- Location of the Comanche Creek CDP in Arapahoe County, Colorado
- Coordinates: 39°37′40″N 104°19′32″W﻿ / ﻿39.62778°N 104.32556°W
- Country: United States
- State: Colorado
- County: Arapahoe

Government
- • Type: unincorporated community
- • Body: Arapahoe County

Area
- • Total: 21.768 sq mi (56.380 km^{2})
- • Land: 21.692 sq mi (56.183 km^{2})
- • Water: 0.076 sq mi (0.197 km^{2})
- Elevation: 5,627 ft (1,715 m)

Population (2020)
- • Total: 442
- • Density: 20.4/sq mi (7.87/km^{2})
- Time zone: UTC−07:00 (MST)
- • Summer (DST): UTC−06:00 (MDT)
- ZIP code: Strasburg 80136
- Area codes: 303/720/983
- GNIS CDP ID: 2583225
- FIPS code: 08-16465

= Comanche Creek, Colorado =

Unincorporated community in Colorado, US

Comanche Creek is an unincorporated community and a census-designated place (CDP) located in and governed by Arapahoe County, Colorado, United States.

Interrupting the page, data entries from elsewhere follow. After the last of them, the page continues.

$ cat src/hw/rtl/periodic_task_scheduler_unit.sv
// out_valid is set in ST_DONE: a load word goes there straight, a restart word via ST_RESTART,
// a tick past the horizon via ST_COMPLETE, and any other tick via ST_COMPLETE, ST_RELEASE,
// ST_PICK and ST_RUN; ST_RELEASE sweeps the JOB_SLOTS slots for each due task, and the pick
// is one more sweep through one shared ranking comparator
// one word in flight; the next word is taken the cycle after the result is accepted
// rst clears control state, all jobs and pending releases; task table entries stay undefined
module periodic_task_scheduler_unit #(
  parameter int NUM_TASKS = pts_pkg::NumTasksDef,
  parameter int JOB_SLOTS = pts_pkg::JobSlotsDef
) (
  input  logic               clk,
  input  logic               rst,
  input  logic               in_valid,
  output logic               in_ready,
  input  pts_pkg::in_word_t  in_data,
  output logic               out_valid,
  input  logic               out_ready,
  output pts_pkg::out_word_t out_data,
  input  logic               cfg_we,
  input  logic [1:0]         cfg_index,
  input  logic [14:0]        cfg_data
);
  import pts_pkg::*;

  localparam int TIW = (NUM_TASKS > 1) ? $clog2(NUM_TASKS) : 1;
  localparam int SW  = (JOB_SLOTS > 1) ? $clog2(JOB_SLOTS) : 1;
  localparam int TCW = $clog2(NUM_TASKS + 1);

  // configuration
  logic [1:0]    policy;
  logic [TW-1:0] horizon;
  logic [3:0]    task_count;

  always_ff @(posedge clk) begin
    if (rst) begin
      policy     <= POL_RM;
      horizon    <= HorizonReset;
      task_count <= 4'd1;
    end else if (cfg_we) begin
      case (cfg_idx_t'(cfg_index))
        CFG_POLICY:  policy     <= cfg_data[1:0];
        CFG_HORIZON: horizon    <= cfg_data;
        CFG_TASKS:   task_count <= cfg_data[3:0];
        default:     ;
      endcase
    end
  end

  // task table and per-task release state
  logic [TW-1:0] t_arr [NUM_TASKS];
  logic [TW-1:0] t_per [NUM_TASKS];
  logic [TW-1:0] t_dl  [NUM_TASKS];
  logic [TW-1:0] t_ex  [NUM_TASKS];
  logic          rel_v [NUM_TASKS];
  logic [16:0]   rel_t [NUM_TASKS];
  logic [TW-1:0] jnum  [NUM_TASKS];

  // job store
  logic          j_v   [JOB_SLOTS];
  logic [TIW-1:0] j_tk [JOB_SLOTS];
  logic [TW-1:0] j_no  [JOB_SLOTS];
  logic [16:0]   j_dl  [JOB_SLOTS];
  logic [TW-1:0] j_rem [JOB_SLOTS];

  state_t state, state_next;
  out_word_t res;
  logic [15:0] time_now;
  logic run_v;
  logic [SW-1:0] run_slot;
  logic miss_v, ovf;
  logic [TW-1:0] miss_t, busy;
  logic [2:0] miss_k;
  logic [TCW-1:0] ti;
  logic [SW:0] sp;
  logic found_old, have;
  logic [SW-1:0] best_slot, free_slot;
  logic free_have;
  rank_t best_rank, cand_rank;
  logic take;
  logic [TCW-1:0] n_act;
  logic [TW-1:0] t15;
  logic [TW-1:0] shown_now;

  assign n_act = (32'(task_count) > NUM_TASKS) ? TCW'(NUM_TASKS) : TCW'(task_count);
  assign t15   = time_now[TW-1:0];
  assign shown_now = time_now[15] ? Max15 : t15;
  assign in_ready = (state == ST_IDLE) && !out_valid;

  wire [SW-1:0] spi = sp[SW-1:0];
  wire [TIW-1:0] tii = ti[TIW-1:0];

  // ranking key for the slot under the pointer
  always_comb begin
    case (policy_t'(policy))
      POL_RM:  cand_rank.key = {2'b0, t_per[j_tk[spi]]};
      POL_DM:  cand_rank.key = {2'b0, t_dl[j_tk[spi]]};
      default: cand_rank.key = j_dl[spi];
    endcase
    cand_rank.tsk = 5'(j_tk[spi]);
    cand_rank.job = j_no[spi];
  end

  pts_rank_cmp u_cmp (
    .cand(cand_rank), .best(best_rank), .have(have), .take(take)
  );

  // next state
  always_comb begin
    state_next = state;
    case (state)
      ST_IDLE:
        if (in_valid && in_ready) begin
          if (in_data.cmd == CMD_TICK) state_next = ST_COMPLETE;
          else if (in_data.cmd == CMD_RESTART) state_next = ST_RESTART;
          else state_next = ST_DONE;
        end
      ST_COMPLETE: state_next = (time_now > {1'b0, horizon}) ? ST_DONE : ST_RELEASE;
      ST_RELEASE:  if (ti >= n_act) state_next = ST_PICK;
      ST_PICK:     if (sp == (SW+1)'(JOB_SLOTS)) state_next = ST_RUN;
      ST_RUN:      state_next = ST_DONE;
      ST_RESTART:  state_next = ST_DONE;
      ST_DONE:     state_next = ST_IDLE;
      default:     state_next = ST_IDLE;
    endcase
  end

  // outputs
  always_comb begin
    out_data = res;
  end

  always_ff @(posedge clk) begin
    if (rst) begin
      state <= ST_IDLE;
      out_valid <= 1'b0;
      time_now <= '0;
      run_v <= 1'b0;
      miss_v <= 1'b0;
      ovf <= 1'b0;
      busy <= '0;
      miss_t <= '0;
      miss_k <= '0;
      for (int i = 0; i < NUM_TASKS; i++) begin
        rel_v[i] <= 1'b0;
        jnum[i]  <= 15'd1;
      end
      for (int s = 0; s < JOB_SLOTS; s++) j_v[s] <= 1'b0;
    end else begin
      state <= state_next;
      if (out_valid && out_ready) out_valid <= 1'b0;
      case (state)
        ST_IDLE:
          if (in_valid && in_ready) begin
            // current time is shown unless the word restarts the run
            res <= '{now_time: ((in_data.cmd == CMD_RESTART) ? {TW{1'b0}} : shown_now),
                     default: '0};
            if (in_data.cmd == CMD_LOAD && 32'(in_data.task_index) < NUM_TASKS) begin
              t_arr[TIW'(in_data.task_index)] <= in_data.task_arrival;
              t_per[TIW'(in_data.task_index)] <= in_data.task_period;
              t_dl[TIW'(in_data.task_index)]  <= in_data.task_deadline;
              t_ex[TIW'(in_data.task_index)]  <= in_data.task_exec;
            end
          end
        ST_COMPLETE: begin
          ti <= '0; sp <= '0; found_old <= 1'b0;
          free_have <= 1'b0; have <= 1'b0;
          if (time_now <= {1'b0, horizon}) begin
            if (run_v && j_v[run_slot] && j_rem[run_slot] == '0) begin
              res.finish_valid <= 1'b1;
              res.finish_task  <= 3'(j_tk[run_slot]);
              res.finish_job   <= j_no[run_slot];
              if ({1'b0, time_now} > j_dl[run_slot] && !miss_v) begin
                miss_v <= 1'b1; miss_t <= t15; miss_k <= 3'(j_tk[run_slot]);
              end
              j_v[run_slot] <= 1'b0;
            end
            run_v <= 1'b0;
          end
        end
        ST_RELEASE:
          if (ti < n_act) begin
            if (!rel_v[tii] || rel_t[tii] != {1'b0, time_now}) begin
              ti <= ti + 1'b1;
            end else if (sp < (SW+1)'(JOB_SLOTS)) begin
              // scan one slot: old job of this task and first free slot
              if (j_v[spi] && j_tk[spi] == tii) found_old <= 1'b1;
              if (!j_v[spi] && !free_have) begin
                free_have <= 1'b1; free_slot <= spi;
              end
              sp <= sp + 1'b1;
            end else begin
              if (found_old && !miss_v) begin
                miss_v <= 1'b1; miss_t <= t15; miss_k <= 3'(tii);
              end
              if (free_have) begin
                j_v[free_slot]   <= 1'b1;
                j_tk[free_slot]  <= tii;
                j_no[free_slot]  <= jnum[tii];
                j_dl[free_slot]  <= 17'(time_now) + 17'(t_dl[tii]);
                j_rem[free_slot] <= (t_ex[tii] == '0) ? 15'd1 : t_ex[tii];
              end else ovf <= 1'b1;
              if (jnum[tii] != Max15) jnum[tii] <= jnum[tii] + 1'b1;
              if (17'(time_now) + 17'((t_per[tii] == '0) ? 15'd1 : t_per[tii])
                  <= 17'(horizon))
                rel_t[tii] <= 17'(time_now) + 17'((t_per[tii] == '0) ? 15'd1 : t_per[tii]);
              else rel_v[tii] <= 1'b0;
              ti <= ti + 1'b1; sp <= '0; found_old <= 1'b0; free_have <= 1'b0;
            end
          end else sp <= '0;
        ST_PICK:
          if (sp < (SW+1)'(JOB_SLOTS)) begin
            if (j_v[spi] && take) begin
              have <= 1'b1; best_slot <= spi; best_rank <= cand_rank;
            end
            sp <= sp + 1'b1;
          end
        ST_RUN: begin
          if (have) begin
            res.running_task <= 4'(j_tk[best_slot]) + 4'd1;
            if (time_now < {1'b0, horizon}) begin
              if (j_rem[best_slot] != '0) j_rem[best_slot] <= j_rem[best_slot] - 1'b1;
              if (busy != Max15) busy <= busy + 1'b1;
              run_v <= 1'b1; run_slot <= best_slot;
            end
          end
          res.now_time <= t15;
          time_now <= time_now + 1'b1;
        end
        ST_RESTART: begin
          time_now <= '0; run_v <= 1'b0; miss_v <= 1'b0; miss_t <= '0;
          miss_k <= '0; busy <= '0; ovf <= 1'b0;
          for (int i = 0; i < NUM_TASKS; i++) begin
            rel_v[i] <= (TCW'(i) < n_act);
            rel_t[i] <= 17'(t_arr[i]);
            jnum[i]  <= 15'd1;
          end
          for (int s = 0; s < JOB_SLOTS; s++) j_v[s] <= 1'b0;
        end
        ST_DONE: begin
          out_valid <= 1'b1;
          res.miss_seen <= miss_v;
          res.miss_time <= miss_t;
          res.miss_task <= miss_k;
          res.busy_units <= busy;
          res.run_over <= time_now > {1'b0, horizon};
          res.store_overflow <= ovf;
        end
        default: ;
      endcase
    end
  end

endmodule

The CDP is a part of the Denver–Aurora–Lakewood, CO Metropolitan Statistical Area. The population of the Comanche Creek CDP was 442 at the United States Census 2020. The Strasburg post office (Zip code 80136) serves the area.

==Geography==

At the 2020 United States Census, the Comanche Creek CDP had an area of 56.380 km2, including 0.197 km2 of water.

==Demographics==
The United States Census Bureau initially defined the Comanche Creek CDP for the United States Census 2010.